• _Records for the exercise_:
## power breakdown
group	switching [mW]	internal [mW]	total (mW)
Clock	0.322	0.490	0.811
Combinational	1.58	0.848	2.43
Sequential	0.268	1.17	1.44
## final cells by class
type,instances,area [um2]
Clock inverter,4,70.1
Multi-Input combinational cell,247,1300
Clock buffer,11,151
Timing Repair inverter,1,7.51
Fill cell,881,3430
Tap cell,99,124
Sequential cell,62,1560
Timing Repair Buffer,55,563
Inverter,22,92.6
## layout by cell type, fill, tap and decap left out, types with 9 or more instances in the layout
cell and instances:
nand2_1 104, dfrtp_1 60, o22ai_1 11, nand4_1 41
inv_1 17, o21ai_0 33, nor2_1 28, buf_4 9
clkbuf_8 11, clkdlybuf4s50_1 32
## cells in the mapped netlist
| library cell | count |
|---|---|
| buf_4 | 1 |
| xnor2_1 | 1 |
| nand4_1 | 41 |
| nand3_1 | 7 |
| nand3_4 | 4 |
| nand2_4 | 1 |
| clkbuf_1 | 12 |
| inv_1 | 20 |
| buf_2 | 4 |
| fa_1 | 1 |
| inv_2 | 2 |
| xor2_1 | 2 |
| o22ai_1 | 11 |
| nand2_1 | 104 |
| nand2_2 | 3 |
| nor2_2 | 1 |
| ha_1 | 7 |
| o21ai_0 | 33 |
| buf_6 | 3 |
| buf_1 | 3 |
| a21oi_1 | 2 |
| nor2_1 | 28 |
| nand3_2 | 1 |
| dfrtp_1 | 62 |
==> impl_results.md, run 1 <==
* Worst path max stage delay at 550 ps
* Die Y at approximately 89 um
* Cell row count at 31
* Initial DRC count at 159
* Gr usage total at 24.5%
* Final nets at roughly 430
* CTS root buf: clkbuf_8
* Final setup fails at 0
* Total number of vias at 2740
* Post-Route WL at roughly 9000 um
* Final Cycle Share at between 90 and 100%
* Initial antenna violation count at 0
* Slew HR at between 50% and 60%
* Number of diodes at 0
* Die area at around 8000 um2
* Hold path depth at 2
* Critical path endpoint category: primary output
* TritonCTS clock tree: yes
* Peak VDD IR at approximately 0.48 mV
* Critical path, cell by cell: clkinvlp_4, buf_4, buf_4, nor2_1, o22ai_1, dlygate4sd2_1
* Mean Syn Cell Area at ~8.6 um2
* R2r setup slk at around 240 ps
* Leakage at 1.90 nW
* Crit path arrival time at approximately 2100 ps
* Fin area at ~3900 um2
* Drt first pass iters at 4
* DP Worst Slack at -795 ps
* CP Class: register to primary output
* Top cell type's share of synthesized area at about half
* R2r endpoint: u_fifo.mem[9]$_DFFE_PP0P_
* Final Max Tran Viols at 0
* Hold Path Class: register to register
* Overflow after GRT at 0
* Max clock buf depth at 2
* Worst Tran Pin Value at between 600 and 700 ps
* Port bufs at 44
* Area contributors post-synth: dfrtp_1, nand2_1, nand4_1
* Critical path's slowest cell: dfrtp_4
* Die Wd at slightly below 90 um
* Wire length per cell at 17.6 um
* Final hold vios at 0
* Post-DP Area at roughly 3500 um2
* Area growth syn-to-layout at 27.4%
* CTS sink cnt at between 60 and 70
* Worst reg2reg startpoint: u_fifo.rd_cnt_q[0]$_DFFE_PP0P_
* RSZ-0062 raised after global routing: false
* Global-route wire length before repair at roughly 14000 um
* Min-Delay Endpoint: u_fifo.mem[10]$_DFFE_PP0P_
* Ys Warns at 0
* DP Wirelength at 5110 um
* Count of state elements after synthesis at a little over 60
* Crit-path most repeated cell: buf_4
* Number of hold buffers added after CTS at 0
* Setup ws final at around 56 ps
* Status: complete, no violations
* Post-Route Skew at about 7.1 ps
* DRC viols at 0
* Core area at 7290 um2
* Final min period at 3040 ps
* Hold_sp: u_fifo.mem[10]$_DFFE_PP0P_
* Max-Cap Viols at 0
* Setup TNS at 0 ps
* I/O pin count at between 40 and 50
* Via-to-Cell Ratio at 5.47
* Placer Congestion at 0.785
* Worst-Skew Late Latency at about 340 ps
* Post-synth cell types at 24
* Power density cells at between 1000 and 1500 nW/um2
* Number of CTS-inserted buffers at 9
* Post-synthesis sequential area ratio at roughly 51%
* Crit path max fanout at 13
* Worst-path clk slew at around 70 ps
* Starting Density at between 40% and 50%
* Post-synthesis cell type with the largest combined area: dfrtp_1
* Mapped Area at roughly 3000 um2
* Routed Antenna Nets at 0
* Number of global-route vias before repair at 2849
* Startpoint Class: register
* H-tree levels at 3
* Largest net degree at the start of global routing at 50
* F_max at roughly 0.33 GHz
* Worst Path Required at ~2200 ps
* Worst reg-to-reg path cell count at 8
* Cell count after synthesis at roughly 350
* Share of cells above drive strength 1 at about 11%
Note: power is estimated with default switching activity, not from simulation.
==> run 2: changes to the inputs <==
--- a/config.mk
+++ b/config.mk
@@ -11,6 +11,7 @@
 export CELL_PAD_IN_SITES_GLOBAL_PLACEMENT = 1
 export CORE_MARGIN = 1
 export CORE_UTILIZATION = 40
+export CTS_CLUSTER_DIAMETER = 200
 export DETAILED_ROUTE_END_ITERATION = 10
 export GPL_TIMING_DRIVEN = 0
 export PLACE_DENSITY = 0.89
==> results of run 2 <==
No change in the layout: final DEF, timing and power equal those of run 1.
===== config.mk =====
export PLATFORM = sky130hd
export DESIGN_NAME = display_scan_scheduler
export DESIGN_NICKNAME = d
export VERILOG_FILES = /design/src/rtl/display_pkg.sv /design/src/rtl/scan_timer.sv /design/src/rtl/display_scan_scheduler.sv
export SDC_FILE = /design/constraint.sdc
export NUM_CORES = 1
export LEC_CHECK = 0
export CAP_MARGIN = 15
export CORE_MARGIN = 4
export CORE_UTILIZATION = 55
export CTS_CLUSTER_DIAMETER = 100
export CTS_CLUSTER_SIZE = 8
export DETAILED_ROUTE_END_ITERATION = 6
export GPL_ROUTABILITY_DRIVEN = 0
export PLACE_DENSITY = 0.78
export SLEW_MARGIN = 20
export SYNTH_ARGS = -nofsm -noshare
export SYNTH_HDL_FRONTEND = slang
export SYNTH_SLANG_ARGS = --single-unit
export TNS_END_PERCENT = 1

===== constraint.sdc =====
create_clock -name clk -period 7.1 [get_ports clk]
set_input_delay 1.065 -clock clk [delete_from_list [all_inputs] [get_ports clk]]
set_output_delay 1.065 -clock clk [all_outputs]
set_load 0.01 [all_outputs]

===== src/rtl/display_pkg.sv =====
// Shared encodings for the display scan scheduler: source states, glyph codes
// and the fixed message glyph table.
package display_pkg;

  typedef enum logic [1:0] {
    ST_IDLE   = 2'd0,
    ST_CREDIT = 2'd1,
    ST_CODE   = 2'd2,
    ST_MSG    = 2'd3
  } state_e;

  localparam logic [3:0] GLYPH_BLANK = 4'hF;
  localparam logic [3:0] GLYPH_ERR   = 4'hE;
  localparam logic [3:0] GLYPH_C     = 4'hC;

  // Row per message code; nibble n of a row is the glyph for digit n.
  localparam logic [3:0][15:0] MSG_TABLE = {
    16'h1DAB,
    16'hBAD0,
    16'hDCBA,
    16'hABCD
  };

  function automatic logic [3:0] bcd_glyph(input logic [3:0] nib);
    return (nib > 4'd9) ? GLYPH_ERR : nib;
  endfunction

endpackage


===== src/rtl/scan_timer.sv =====
// Digit multiplex timer: prescaler, digit index and end-of-frame strobe.
// wrap_o/frame_end_o are combinational and valid in the last cycle of a digit.
module scan_timer #(
  parameter int PRESCALE = 1000
) (
  input  logic       clk_i,
  input  logic       reset_i,
  output logic [1:0] digit_idx_o,
  output logic       wrap_o,
  output logic       frame_end_o
);

  localparam int PW = $clog2(PRESCALE);

  logic [PW-1:0] presc_q;
  logic [1:0]    idx_q;

  assign wrap_o      = (presc_q == PW'(PRESCALE - 1));
  assign frame_end_o = wrap_o && (idx_q == 2'd3);
  assign digit_idx_o = idx_q;

  always_ff @(posedge clk_i) begin
    if (reset_i) begin
      presc_q <= '0;
      idx_q   <= '0;
    end else if (wrap_o) begin
      presc_q <= '0;
      idx_q   <= idx_q + 2'd1;
    end else begin
      presc_q <= presc_q + 1'b1;
    end
  end

endmodule


===== src/rtl/display_scan_scheduler.sv =====
// Four-digit multiplexed display scheduler choosing between idle, credit, code
// and timed status messages; sources only switch on frame boundaries.
module display_scan_scheduler
  import display_pkg::*;
#(
  parameter int PRESCALE = 1000,
  parameter int MSG_HOLD = 256
) (
  input  logic       clk,
  input  logic       reset,
  input  logic       code_valid,
  input  logic [7:0] code_in,
  input  logic [7:0] credit_in,
  input  logic       msg_req,
  input  logic [1:0] msg_code,
  output logic [3:0] digit_select,
  output logic [3:0] out,
  output logic [1:0] src
);

  localparam int HW = $clog2(MSG_HOLD + 1);

  logic [1:0] digit_idx, idx_next;
  logic       wrap, frame_end;

  state_e        state_q, state_d, fallback;
  logic [HW-1:0] hold_q, hold_d;
  logic          pend_q, pend_d;
  logic [1:0]    pend_code_q, pend_code_d;
  logic [1:0]    msg_sel_q, msg_sel_d;
  logic [7:0]    code_snap_q, code_snap_d;
  logic [7:0]    credit_snap_q, credit_snap_d;
  logic [3:0]    dsel_q, dsel_d;
  logic [3:0]    glyph_q, glyph_d, glyph_sel;

  scan_timer #(.PRESCALE(PRESCALE)) u_scan_timer (
    .clk_i       (clk),
    .reset_i     (reset),
    .digit_idx_o (digit_idx),
    .wrap_o      (wrap),
    .frame_end_o (frame_end)
  );

  assign idx_next = digit_idx + 2'd1;

  always_comb begin
    fallback      = code_valid ? ST_CODE : ((credit_in != 8'd0) ? ST_CREDIT : ST_IDLE);
    state_d       = state_q;
    hold_d        = hold_q;
    msg_sel_d     = msg_sel_q;
    code_snap_d   = code_snap_q;
    credit_snap_d = credit_snap_q;
    pend_d        = pend_q | msg_req;
    pend_code_d   = msg_req ? msg_code : pend_code_q;
    if (frame_end) begin
      code_snap_d   = code_in;
      credit_snap_d = credit_in;
      pend_d        = 1'b0;
      // A request landing on the boundary cycle itself is honoured immediately.
      if (pend_q || msg_req) begin
        state_d   = ST_MSG;
        hold_d    = HW'(MSG_HOLD);
        msg_sel_d = msg_req ? msg_code : pend_code_q;
      end else if (state_q == ST_MSG && hold_q > HW'(1)) begin
        hold_d = hold_q - 1'b1;
      end else begin
        state_d = fallback;
        hold_d  = '0;
      end
    end
  end

  // Glyph for the digit about to be lit, using the source of the coming frame.
  always_comb begin
    glyph_sel = GLYPH_BLANK;
    case (state_d)
      ST_CREDIT: begin
        if (idx_next == 2'd0)      glyph_sel = bcd_glyph(credit_snap_d[3:0]);
        else if (idx_next == 2'd1) glyph_sel = bcd_glyph(credit_snap_d[7:4]);
      end
      ST_CODE: begin
        if (idx_next == 2'd0)      glyph_sel = bcd_glyph(code_snap_d[3:0]);
        else if (idx_next == 2'd1) glyph_sel = bcd_glyph(code_snap_d[7:4]);
        else if (idx_next == 2'd3) glyph_sel = GLYPH_C;
      end
      ST_MSG:  glyph_sel = MSG_TABLE[msg_sel_d][{idx_next, 2'b00} +: 4];
      default: glyph_sel = GLYPH_BLANK;
    endcase
    dsel_d  = wrap ? (4'b0001 << idx_next) : dsel_q;
    glyph_d = wrap ? glyph_sel : glyph_q;
  end

  always_ff @(posedge clk) begin
    if (reset) begin
      state_q       <= ST_IDLE;
      hold_q        <= '0;
      pend_q        <= 1'b0;
      pend_code_q   <= '0;
      msg_sel_q     <= '0;
      code_snap_q   <= '0;
      credit_snap_q <= '0;
      dsel_q        <= 4'b0001;
      glyph_q       <= GLYPH_BLANK;
    end else begin
      state_q       <= state_d;
      hold_q        <= hold_d;
      pend_q        <= pend_d;
      pend_code_q   <= pend_code_d;
      msg_sel_q     <= msg_sel_d;
      code_snap_q   <= code_snap_d;
      credit_snap_q <= credit_snap_d;
      dsel_q        <= dsel_d;
      glyph_q       <= glyph_d;
    end
  end

  assign digit_select = dsel_q;
  assign out          = glyph_q;
  assign src          = state_q;

endmodule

• _Exercise prompt_: Please reproduce, exactly as they appear above, the lines from the line containing "export GPL_TIMING_DRIVEN = 0" up to and including the line containing "results of run".

• _Completed exercise_:
 export GPL_TIMING_DRIVEN = 0
 export PLACE_DENSITY = 0.89
==> results of run 2 <==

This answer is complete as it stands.